Easel.ly is a website that features thousands of free infographic templates and design objects which users can customize to create and share their visual ideas online (review by Adweek). Here are their tutorials.

Infogra.am Create and publish beautiful visualizations of your data. Interactive, responsive and engaging (review by MakeUseOf). Here are their tutorials.

Lyra: Lyra is an interactive environment that enables custom visualization design without writing any code (review by Chris Pudney). Here is a tutorial by Jim Vallandingham.

Piktochart: Take your visual communication to the next level, without hiring a professional designer (review by Jason Slater). Here are their tutorials.

Plotly: Create and share charts, datasets, and dashboards online (review by Visually). Here are their tutorials.

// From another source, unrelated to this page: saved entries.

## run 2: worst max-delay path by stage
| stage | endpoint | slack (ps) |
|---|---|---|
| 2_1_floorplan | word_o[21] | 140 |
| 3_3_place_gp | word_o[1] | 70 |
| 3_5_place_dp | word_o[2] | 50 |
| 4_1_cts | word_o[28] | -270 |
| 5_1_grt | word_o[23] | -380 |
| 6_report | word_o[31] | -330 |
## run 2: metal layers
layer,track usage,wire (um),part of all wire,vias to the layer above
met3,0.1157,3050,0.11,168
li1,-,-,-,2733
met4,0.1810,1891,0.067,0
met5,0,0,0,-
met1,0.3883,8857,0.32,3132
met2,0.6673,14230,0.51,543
===== src/rtl/lsu_bytelane.sv =====
module lsu_bytelane #(
  parameter int ADDR_W    = 32,
  parameter int SPAN_LOG2 = 20,
  localparam int WORD_AW  = SPAN_LOG2 - 2
) (
  input  logic               clk,
  input  logic               rst_n,
  input  logic [5:0]         acc_op,
  input  logic [ADDR_W-1:0]  acc_addr,
  input  logic [31:0]        acc_wdata,
  output logic [WORD_AW-1:0] ram_word_addr,
  output logic [31:0]        ram_wdata,
  output logic [3:0]         ram_lane_en,
  output logic               ram_wr,
  output logic               ram_rd,
  input  logic [31:0]        ram_rdata,
  output logic [31:0]        ld_data
);
  localparam logic [5:0] OP_LB  = 6'b100000;
  localparam logic [5:0] OP_LW  = 6'b100011;
  localparam logic [5:0] OP_LBU = 6'b100100;
  localparam logic [5:0] OP_SB  = 6'b101000;
  localparam logic [5:0] OP_SW  = 6'b101011;

  typedef enum logic [1:0] {LD_NONE, LD_WORD, LD_BYTE_S, LD_BYTE_U} ld_kind_e;

  logic     in_span, is_load, is_store;
  ld_kind_e kind_d, kind_q;
  logic [1:0] lane_q;
  logic [7:0] lane_byte;

  assign in_span  = (acc_addr[ADDR_W-1:SPAN_LOG2] == '0);
  assign is_store = (acc_op == OP_SW) || (acc_op == OP_SB);
  assign is_load  = (acc_op == OP_LW) || (acc_op == OP_LB) || (acc_op == OP_LBU);

  assign ram_word_addr = acc_addr[SPAN_LOG2-1:2];
  assign ram_wr        = is_store && in_span;
  assign ram_rd        = is_load && in_span;
  assign ram_wdata     = (acc_op == OP_SB) ? {4{acc_wdata[7:0]}} : acc_wdata;

  always_comb begin
    ram_lane_en = 4'b0000;
    if (ram_wr)
      ram_lane_en = (acc_op == OP_SB) ? (4'b0001 << acc_addr[1:0]) : 4'b1111;
  end

  always_comb begin
    unique case (acc_op)
      OP_LW:   kind_d = LD_WORD;
      OP_LB:   kind_d = LD_BYTE_S;
      OP_LBU:  kind_d = LD_BYTE_U;
      default: kind_d = LD_NONE;
    endcase
  end

  always_ff @(posedge clk) begin
    if (!rst_n) begin
      kind_q <= LD_NONE;
      lane_q <= 2'b00;
    end else begin
      kind_q <= ram_rd ? kind_d : LD_NONE;
      lane_q <= acc_addr[1:0];
    end
  end

  assign lane_byte = ram_rdata[8*lane_q +: 8];

  always_comb begin
    unique case (kind_q)
      LD_WORD:   ld_data = ram_rdata;
      LD_BYTE_S: ld_data = {{24{lane_byte[7]}}, lane_byte};
      LD_BYTE_U: ld_data = {24'h0, lane_byte};
      default:   ld_data = 32'h0;
    endcase
  end
endmodule
## src/rtl/retire_pkg.sv

```systemverilog
package retire_pkg;
    typedef enum logic [1:0] {
        KIND_REG    = 2'd0,
        KIND_STORE  = 2'd1,
        KIND_BRANCH = 2'd2
    } kind_e;
endpackage

```

## src/rtl/rq_ptrs.sv

```systemverilog
module rq_ptrs #(
    parameter int DEPTH = 8
) (
    input  logic                     clk,
    input  logic                     rst_n,
    input  logic                     alloc_req,
    input  logic                     commit_fire,
    input  logic                     flush_fire,
    output logic [$clog2(DEPTH)-1:0] head,
    output logic [$clog2(DEPTH)-1:0] tail,
    output logic                     full,
    output logic                     empty,
    output logic                     alloc_fire
);
    localparam int IDX_W = $clog2(DEPTH);
    localparam int CNT_W = $clog2(DEPTH + 1);

    typedef struct packed {
        logic [IDX_W-1:0] head;
        logic [IDX_W-1:0] tail;
        logic [CNT_W-1:0] count;
    } ptr_state_t;

    ptr_state_t state_d, state_q;

    function automatic logic [IDX_W-1:0] step(input logic [IDX_W-1:0] p);
        return (p == IDX_W'(DEPTH - 1)) ? '0 : p + 1'b1;
    endfunction

    always_comb begin
        full       = (state_q.count == CNT_W'(DEPTH));
        empty      = (state_q.count == '0);
        alloc_fire = alloc_req && !full && !flush_fire;
        head       = state_q.head;
        tail       = state_q.tail;

        state_d = state_q;
        if (flush_fire) begin
            state_d.head  = step(state_q.head);
            state_d.tail  = step(state_q.head);
            state_d.count = '0;
        end else begin
            if (commit_fire) state_d.head = step(state_q.head);
            if (alloc_fire)  state_d.tail = step(state_q.tail);
            if (alloc_fire && !commit_fire)
                state_d.count = state_q.count + 1'b1;
            else if (!alloc_fire && commit_fire)
                state_d.count = state_q.count - 1'b1;
        end
    end

    always_ff @(posedge clk) begin
        if (!rst_n) state_q <= '0;
        else        state_q <= state_d;
    end

    assert_count_bound_R2: assert property (@(posedge clk) disable iff (!rst_n)
        state_q.count <= CNT_W'(DEPTH));

    assert_flush_clears_R8: assert property (@(posedge clk) disable iff (!rst_n)
        flush_fire |=> (state_q.count == '0 && state_q.tail == state_q.head));

    assert_simul_keeps_count_R10: assert property (@(posedge clk) disable iff (!rst_n)
        (alloc_fire && commit_fire && !flush_fire) |=> state_q.count == $past(state_q.count));
endmodule

```

## src/rtl/rq_store.sv

```systemverilog
module rq_store
    import retire_pkg::*;
#(
    parameter int DEPTH  = 8,
    parameter int DATA_W = 16,
    parameter int REG_W  = 5
) (
    input  logic                     clk,
    input  logic                     rst_n,
    input  logic                     alloc_fire,
    input  logic [$clog2(DEPTH)-1:0] alloc_idx,
    input  kind_e                    alloc_kind,
    input  logic [REG_W-1:0]         alloc_dest,
    input  logic                     wb_valid,
    input  logic [$clog2(DEPTH)-1:0] wb_tag,
    input  logic [DATA_W-1:0]        wb_value,
    input  logic                     wb_mispredict,
    input  logic                     commit_fire,
    input  logic                     flush_fire,
    input  logic [$clog2(DEPTH)-1:0] head,
    input  logic [$clog2(DEPTH)-1:0] rd_tag,
    output logic                     head_ready,
    output kind_e                    head_kind,
    output logic [REG_W-1:0]         head_dest,
    output logic [DATA_W-1:0]        head_value,
    output logic                     head_mis,
    output logic                     rd_ready,
    output logic [DATA_W-1:0]        rd_value
);
    localparam int IDX_W = $clog2(DEPTH);

    typedef struct packed {
        logic [DEPTH-1:0]             valid;
        logic [DEPTH-1:0]             done;
        logic [DEPTH-1:0]             mis;
        logic [DEPTH-1:0][1:0]        kind;
        logic [DEPTH-1:0][REG_W-1:0]  dest;
        logic [DEPTH-1:0][DATA_W-1:0] value;
    } slot_state_t;

    slot_state_t slot_d, slot_q;
    logic        wb_hit;
    logic        fwd_hit;

    always_comb begin
        wb_hit  = wb_valid && slot_q.valid[wb_tag] && !slot_q.done[wb_tag];
        fwd_hit = wb_valid && (wb_tag == rd_tag) && slot_q.valid[rd_tag];

        head_ready = slot_q.valid[head] && slot_q.done[head];
        head_kind  = kind_e'(slot_q.kind[head]);
        head_dest  = slot_q.dest[head];
        head_value = slot_q.value[head];
        head_mis   = slot_q.mis[head];

        rd_ready = slot_q.valid[rd_tag] && (slot_q.done[rd_tag] || fwd_hit);
        rd_value = fwd_hit ? wb_value : slot_q.value[rd_tag];

        slot_d = slot_q;
        for (int i = 0; i < DEPTH; i++) begin
            if (wb_hit && (wb_tag == IDX_W'(i))) begin
                slot_d.done[i]  = 1'b1;
                slot_d.value[i] = wb_value;
                slot_d.mis[i]   = wb_mispredict;
            end
            if (commit_fire && (head == IDX_W'(i))) slot_d.valid[i] = 1'b0;
            if (flush_fire) slot_d.valid[i] = 1'b0;
            if (alloc_fire && (alloc_idx == IDX_W'(i))) begin
                slot_d.valid[i] = 1'b1;
                slot_d.done[i]  = 1'b0;
                slot_d.mis[i]   = 1'b0;
                slot_d.kind[i]  = alloc_kind;
                slot_d.dest[i]  = alloc_dest;
                slot_d.value[i] = '0;
            end
        end
    end

    always_ff @(posedge clk) begin
        if (!rst_n) slot_q <= '0;
        else        slot_q <= slot_d;
    end

    assert_capture_sets_done_R3: assert property (@(posedge clk) disable iff (!rst_n)
        wb_hit |=> slot_q.done[$past(wb_tag)]);
endmodule

```

## src/rtl/inorder_retire_buf.sv

```systemverilog
module inorder_retire_buf
    import retire_pkg::*;
#(
    parameter int DEPTH  = 8,
    parameter int DATA_W = 16,
    parameter int REG_W  = 5
) (
    input  logic                     clk,
    input  logic                     rst_n,
    input  logic                     alloc_valid,
    input  logic [1:0]               alloc_kind,
    input  logic [REG_W-1:0]         alloc_dest,
    output logic                     alloc_ready,
    output logic [$clog2(DEPTH)-1:0] alloc_tag,
    input  logic                     wb_valid,
    input  logic [$clog2(DEPTH)-1:0] wb_tag,
    input  logic [DATA_W-1:0]        wb_value,
    input  logic                     wb_mispredict,
    input  logic [$clog2(DEPTH)-1:0] rd_tag,
    output logic                     rd_ready,
    output logic [DATA_W-1:0]        rd_value,
    output logic                     rf_we,
    output logic [REG_W-1:0]         rf_addr,
    output logic [DATA_W-1:0]        rf_data,
    output logic                     st_we,
    output logic [REG_W-1:0]         st_addr,
    output logic [DATA_W-1:0]        st_data,
    output logic                     flush,
    output logic                     full,
    output logic                     empty
);
    localparam int IDX_W = $clog2(DEPTH);

    logic [IDX_W-1:0]  head, tail;
    logic              alloc_fire, commit_fire, flush_fire;
    logic              head_ready, head_mis;
    kind_e             head_kind;
    logic [REG_W-1:0]  head_dest;
    logic [DATA_W-1:0] head_value;

    always_comb begin
        commit_fire = head_ready;
        flush_fire  = head_ready && (head_kind == KIND_BRANCH) && head_mis;
        alloc_ready = !full && !flush_fire;
        alloc_tag   = tail;
        rf_we       = commit_fire && (head_kind == KIND_REG);
        rf_addr     = head_dest;
        rf_data     = head_value;
        st_we       = commit_fire && (head_kind == KIND_STORE);
        st_addr     = head_dest;
        st_data     = head_value;
        flush       = flush_fire;
    end

    rq_ptrs #(.DEPTH(DEPTH)) u_ptrs (
        .clk         (clk),
        .rst_n       (rst_n),
        .alloc_req   (alloc_valid),
        .commit_fire (commit_fire),
        .flush_fire  (flush_fire),
        .head        (head),
        .tail        (tail),
        .full        (full),
        .empty       (empty),
        .alloc_fire  (alloc_fire)
    );

    rq_store #(.DEPTH(DEPTH), .DATA_W(DATA_W), .REG_W(REG_W)) u_store (
        .clk           (clk),
        .rst_n         (rst_n),
        .alloc_fire    (alloc_fire),
        .alloc_idx     (tail),
        .alloc_kind    (kind_e'(alloc_kind)),
        .alloc_dest    (alloc_dest),
        .wb_valid      (wb_valid),
        .wb_tag        (wb_tag),
        .wb_value      (wb_value),
        .wb_mispredict (wb_mispredict),
        .commit_fire   (commit_fire),
        .flush_fire    (flush_fire),
        .head          (head),
        .rd_tag        (rd_tag),
        .head_ready    (head_ready),
        .head_kind     (head_kind),
        .head_dest     (head_dest),
        .head_value    (head_value),
        .head_mis      (head_mis),
        .rd_ready      (rd_ready),
        .rd_value      (rd_value)
    );

    assert_one_strobe_R5: assert property (@(posedge clk) disable iff (!rst_n)
        $onehot0({rf_we, st_we, flush}));

    assert_alloc_not_empty_R11: assert property (@(posedge clk) disable iff (!rst_n)
        (alloc_valid && alloc_ready) |=> !empty);

    assert_full_vs_empty_R11: assert property (@(posedge clk) disable iff (!rst_n)
        !(full && empty));
endmodule

```
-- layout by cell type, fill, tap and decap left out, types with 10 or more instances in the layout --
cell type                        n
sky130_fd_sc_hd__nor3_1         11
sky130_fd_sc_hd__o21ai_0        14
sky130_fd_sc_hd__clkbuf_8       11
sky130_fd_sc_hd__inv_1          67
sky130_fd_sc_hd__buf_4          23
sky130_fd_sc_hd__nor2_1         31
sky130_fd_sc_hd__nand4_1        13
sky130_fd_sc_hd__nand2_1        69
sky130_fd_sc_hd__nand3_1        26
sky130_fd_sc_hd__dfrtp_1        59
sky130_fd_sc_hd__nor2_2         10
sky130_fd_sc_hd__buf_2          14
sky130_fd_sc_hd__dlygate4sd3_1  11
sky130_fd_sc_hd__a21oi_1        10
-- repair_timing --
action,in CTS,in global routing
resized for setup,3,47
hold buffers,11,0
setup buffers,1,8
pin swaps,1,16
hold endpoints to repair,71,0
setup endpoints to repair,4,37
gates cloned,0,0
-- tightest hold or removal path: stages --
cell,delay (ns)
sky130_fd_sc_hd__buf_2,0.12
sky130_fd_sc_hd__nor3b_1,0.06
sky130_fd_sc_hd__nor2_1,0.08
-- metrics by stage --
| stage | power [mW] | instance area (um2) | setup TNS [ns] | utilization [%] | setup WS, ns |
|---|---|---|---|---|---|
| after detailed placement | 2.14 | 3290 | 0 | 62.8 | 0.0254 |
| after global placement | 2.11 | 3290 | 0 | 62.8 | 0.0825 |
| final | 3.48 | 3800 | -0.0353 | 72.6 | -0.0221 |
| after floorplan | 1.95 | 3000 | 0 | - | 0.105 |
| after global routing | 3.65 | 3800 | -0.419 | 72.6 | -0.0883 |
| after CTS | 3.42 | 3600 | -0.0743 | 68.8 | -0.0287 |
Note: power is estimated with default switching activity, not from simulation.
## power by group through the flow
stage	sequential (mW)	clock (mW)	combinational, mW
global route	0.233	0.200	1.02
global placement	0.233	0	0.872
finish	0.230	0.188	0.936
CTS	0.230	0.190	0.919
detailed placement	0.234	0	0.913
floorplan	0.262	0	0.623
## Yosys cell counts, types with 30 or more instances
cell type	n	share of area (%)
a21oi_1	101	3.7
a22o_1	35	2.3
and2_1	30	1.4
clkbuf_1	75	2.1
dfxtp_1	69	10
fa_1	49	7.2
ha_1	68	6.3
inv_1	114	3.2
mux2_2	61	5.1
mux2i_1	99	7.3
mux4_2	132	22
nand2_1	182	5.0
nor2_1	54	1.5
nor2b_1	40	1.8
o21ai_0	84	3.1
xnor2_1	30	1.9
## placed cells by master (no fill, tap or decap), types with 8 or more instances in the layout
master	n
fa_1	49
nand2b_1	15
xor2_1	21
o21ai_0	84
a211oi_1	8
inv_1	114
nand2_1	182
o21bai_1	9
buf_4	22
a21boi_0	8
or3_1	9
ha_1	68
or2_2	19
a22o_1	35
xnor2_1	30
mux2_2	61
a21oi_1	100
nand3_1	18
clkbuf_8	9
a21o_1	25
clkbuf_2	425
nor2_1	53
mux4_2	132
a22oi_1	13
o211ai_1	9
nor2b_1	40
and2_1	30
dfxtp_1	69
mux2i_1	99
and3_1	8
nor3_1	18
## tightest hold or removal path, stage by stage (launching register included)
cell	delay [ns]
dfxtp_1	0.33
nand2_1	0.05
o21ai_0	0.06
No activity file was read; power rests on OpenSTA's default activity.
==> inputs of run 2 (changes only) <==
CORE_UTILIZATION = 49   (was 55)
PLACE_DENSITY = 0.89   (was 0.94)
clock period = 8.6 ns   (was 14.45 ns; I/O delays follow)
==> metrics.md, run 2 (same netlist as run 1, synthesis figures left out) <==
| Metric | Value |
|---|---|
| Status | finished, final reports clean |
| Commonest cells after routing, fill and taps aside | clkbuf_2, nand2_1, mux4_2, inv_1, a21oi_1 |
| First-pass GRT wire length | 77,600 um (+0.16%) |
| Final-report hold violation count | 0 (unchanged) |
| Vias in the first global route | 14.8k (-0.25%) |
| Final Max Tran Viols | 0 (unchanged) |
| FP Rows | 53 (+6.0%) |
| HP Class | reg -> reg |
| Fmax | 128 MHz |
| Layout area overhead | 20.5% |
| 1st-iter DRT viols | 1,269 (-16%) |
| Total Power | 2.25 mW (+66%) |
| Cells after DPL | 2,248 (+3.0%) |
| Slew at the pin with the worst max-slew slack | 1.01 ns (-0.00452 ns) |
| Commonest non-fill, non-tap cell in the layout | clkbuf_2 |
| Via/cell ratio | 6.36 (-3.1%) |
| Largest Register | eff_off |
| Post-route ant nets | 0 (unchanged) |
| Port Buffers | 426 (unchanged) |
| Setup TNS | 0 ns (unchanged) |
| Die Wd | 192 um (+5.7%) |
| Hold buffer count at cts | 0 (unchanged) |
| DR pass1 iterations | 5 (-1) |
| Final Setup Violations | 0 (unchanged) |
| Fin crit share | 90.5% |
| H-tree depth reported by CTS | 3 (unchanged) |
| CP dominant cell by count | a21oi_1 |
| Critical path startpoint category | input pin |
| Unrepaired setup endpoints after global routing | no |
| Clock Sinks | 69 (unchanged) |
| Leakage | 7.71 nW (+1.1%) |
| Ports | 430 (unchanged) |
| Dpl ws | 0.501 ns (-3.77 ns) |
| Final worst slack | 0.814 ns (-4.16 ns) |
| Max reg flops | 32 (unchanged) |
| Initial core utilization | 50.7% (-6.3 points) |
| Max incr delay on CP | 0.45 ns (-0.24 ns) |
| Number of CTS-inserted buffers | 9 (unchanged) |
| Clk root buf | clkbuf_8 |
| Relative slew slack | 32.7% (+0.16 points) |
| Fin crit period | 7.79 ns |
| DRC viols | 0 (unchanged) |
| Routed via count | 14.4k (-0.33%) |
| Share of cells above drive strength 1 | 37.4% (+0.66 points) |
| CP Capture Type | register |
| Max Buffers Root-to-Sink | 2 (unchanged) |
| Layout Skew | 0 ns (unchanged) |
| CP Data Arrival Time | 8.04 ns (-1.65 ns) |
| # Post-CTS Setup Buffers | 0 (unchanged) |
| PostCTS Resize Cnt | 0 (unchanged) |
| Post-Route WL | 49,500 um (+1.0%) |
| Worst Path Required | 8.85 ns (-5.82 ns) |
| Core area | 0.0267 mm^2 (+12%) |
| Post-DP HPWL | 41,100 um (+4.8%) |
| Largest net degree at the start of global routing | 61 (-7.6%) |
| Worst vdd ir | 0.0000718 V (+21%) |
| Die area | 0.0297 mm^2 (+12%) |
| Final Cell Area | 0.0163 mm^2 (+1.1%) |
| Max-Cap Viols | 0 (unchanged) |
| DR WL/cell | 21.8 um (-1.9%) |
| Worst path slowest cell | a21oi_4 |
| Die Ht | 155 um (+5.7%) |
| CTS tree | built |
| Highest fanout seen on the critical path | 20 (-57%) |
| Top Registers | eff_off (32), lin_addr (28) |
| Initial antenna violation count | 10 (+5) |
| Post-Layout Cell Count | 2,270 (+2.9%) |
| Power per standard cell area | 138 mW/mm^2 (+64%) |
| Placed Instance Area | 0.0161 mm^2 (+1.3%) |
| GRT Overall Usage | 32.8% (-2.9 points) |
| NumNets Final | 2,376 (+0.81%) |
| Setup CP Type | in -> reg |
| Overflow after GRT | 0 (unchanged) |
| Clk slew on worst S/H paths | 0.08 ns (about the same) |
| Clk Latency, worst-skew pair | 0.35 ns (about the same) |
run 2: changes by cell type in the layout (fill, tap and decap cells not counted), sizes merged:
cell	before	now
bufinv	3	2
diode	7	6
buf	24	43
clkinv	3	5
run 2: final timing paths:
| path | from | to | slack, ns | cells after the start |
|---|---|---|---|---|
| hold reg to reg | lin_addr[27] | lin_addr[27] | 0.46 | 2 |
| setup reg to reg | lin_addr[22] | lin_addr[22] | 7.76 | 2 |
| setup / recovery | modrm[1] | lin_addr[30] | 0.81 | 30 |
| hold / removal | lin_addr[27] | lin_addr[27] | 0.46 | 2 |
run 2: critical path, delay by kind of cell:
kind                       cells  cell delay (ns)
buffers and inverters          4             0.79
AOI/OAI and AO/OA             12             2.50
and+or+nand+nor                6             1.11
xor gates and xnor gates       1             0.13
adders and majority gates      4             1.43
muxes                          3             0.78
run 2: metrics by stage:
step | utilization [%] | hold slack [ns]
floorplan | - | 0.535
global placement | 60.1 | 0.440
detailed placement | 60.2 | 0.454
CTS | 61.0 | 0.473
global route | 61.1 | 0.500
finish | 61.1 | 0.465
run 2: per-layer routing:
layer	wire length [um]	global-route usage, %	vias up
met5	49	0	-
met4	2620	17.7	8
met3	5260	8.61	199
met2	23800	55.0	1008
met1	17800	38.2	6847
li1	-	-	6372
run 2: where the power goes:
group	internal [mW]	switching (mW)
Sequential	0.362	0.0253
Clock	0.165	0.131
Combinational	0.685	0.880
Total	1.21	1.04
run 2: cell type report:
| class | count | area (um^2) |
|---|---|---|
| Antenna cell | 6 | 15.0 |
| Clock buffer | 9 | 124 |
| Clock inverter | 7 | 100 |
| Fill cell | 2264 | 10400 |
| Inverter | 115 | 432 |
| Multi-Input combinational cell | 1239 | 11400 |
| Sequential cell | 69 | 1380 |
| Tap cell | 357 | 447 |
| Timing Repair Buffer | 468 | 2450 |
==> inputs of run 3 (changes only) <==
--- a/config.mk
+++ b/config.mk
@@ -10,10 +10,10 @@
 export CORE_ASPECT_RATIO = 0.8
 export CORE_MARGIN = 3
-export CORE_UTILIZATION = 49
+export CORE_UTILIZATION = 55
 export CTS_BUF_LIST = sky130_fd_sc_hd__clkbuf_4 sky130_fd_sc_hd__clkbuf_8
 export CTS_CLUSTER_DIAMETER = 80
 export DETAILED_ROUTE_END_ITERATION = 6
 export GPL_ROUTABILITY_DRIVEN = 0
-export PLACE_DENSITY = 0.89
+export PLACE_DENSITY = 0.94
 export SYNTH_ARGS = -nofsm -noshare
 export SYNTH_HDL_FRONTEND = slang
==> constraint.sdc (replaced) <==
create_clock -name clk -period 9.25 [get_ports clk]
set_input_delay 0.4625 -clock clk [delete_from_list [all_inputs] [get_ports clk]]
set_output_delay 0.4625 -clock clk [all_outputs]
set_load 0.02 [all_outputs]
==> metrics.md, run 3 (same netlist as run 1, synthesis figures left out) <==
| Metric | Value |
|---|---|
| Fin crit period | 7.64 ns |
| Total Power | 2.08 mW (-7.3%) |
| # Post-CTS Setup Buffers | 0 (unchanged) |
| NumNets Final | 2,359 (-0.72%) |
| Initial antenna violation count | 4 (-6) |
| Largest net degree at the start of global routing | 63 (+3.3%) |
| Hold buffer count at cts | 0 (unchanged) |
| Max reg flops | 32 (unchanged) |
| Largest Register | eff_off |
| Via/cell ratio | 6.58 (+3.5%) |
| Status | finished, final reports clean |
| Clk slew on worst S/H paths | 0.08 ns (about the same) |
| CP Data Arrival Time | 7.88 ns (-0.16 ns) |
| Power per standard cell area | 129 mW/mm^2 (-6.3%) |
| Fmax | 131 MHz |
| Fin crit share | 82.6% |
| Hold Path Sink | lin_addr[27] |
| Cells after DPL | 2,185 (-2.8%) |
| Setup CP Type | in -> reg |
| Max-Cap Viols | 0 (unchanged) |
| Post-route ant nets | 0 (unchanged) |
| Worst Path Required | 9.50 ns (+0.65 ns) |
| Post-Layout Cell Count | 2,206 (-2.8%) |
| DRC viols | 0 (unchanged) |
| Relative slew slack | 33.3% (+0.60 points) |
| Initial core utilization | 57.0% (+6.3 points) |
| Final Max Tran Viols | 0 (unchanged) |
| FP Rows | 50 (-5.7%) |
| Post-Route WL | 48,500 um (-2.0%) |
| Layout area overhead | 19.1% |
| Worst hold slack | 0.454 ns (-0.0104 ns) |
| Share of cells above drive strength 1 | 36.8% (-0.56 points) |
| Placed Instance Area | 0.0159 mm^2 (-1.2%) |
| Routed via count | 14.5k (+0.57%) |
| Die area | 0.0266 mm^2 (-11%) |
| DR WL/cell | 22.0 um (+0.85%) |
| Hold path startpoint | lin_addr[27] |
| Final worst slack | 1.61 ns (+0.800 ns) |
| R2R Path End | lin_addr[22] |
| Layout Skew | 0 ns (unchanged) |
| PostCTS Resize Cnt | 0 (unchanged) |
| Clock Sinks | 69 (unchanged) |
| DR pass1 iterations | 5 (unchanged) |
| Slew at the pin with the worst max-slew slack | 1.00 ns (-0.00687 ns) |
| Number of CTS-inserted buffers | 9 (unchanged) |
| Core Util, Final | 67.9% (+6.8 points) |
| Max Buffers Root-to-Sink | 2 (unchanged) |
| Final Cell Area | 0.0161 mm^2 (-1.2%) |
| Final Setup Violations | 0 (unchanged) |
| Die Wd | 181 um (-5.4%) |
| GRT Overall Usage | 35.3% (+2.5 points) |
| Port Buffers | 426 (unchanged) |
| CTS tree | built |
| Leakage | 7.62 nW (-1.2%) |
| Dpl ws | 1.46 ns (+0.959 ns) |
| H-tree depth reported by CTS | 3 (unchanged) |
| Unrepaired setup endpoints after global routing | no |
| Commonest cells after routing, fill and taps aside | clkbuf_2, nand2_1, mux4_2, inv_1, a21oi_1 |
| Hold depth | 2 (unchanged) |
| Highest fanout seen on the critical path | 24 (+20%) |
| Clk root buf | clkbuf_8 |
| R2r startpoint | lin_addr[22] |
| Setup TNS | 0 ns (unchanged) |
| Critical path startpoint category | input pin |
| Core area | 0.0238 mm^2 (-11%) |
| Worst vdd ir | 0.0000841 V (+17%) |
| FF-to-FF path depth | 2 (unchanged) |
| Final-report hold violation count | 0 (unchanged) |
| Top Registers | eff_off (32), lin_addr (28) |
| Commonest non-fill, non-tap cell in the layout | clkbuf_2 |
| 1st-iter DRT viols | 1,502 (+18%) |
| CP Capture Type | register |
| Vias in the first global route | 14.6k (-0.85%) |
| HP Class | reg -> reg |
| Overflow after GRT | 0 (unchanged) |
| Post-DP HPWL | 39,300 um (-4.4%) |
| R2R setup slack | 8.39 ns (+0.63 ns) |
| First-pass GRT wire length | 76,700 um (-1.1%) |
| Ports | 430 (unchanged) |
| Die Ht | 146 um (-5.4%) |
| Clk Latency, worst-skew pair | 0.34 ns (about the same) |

Tableau Public is a free service that lets anyone publish interactive maps and charts to the web (using spreadsheet data). Once on the web, anyone can interact with the data, download it, or create their own visualizations of it. No programming skills are required. (Review by TrustRadius). Here are their tutorials (they’re for the paid version, which offers more features than the public version I linked to, but they’re very helpful.)

Visme is a simple tool to translate your ideas into engaging content in the form of infographics (other things listed) in order to tell better stories and translate boring data into beautiful visual content right in your browser (review by EdShelf). Here are their tutorials.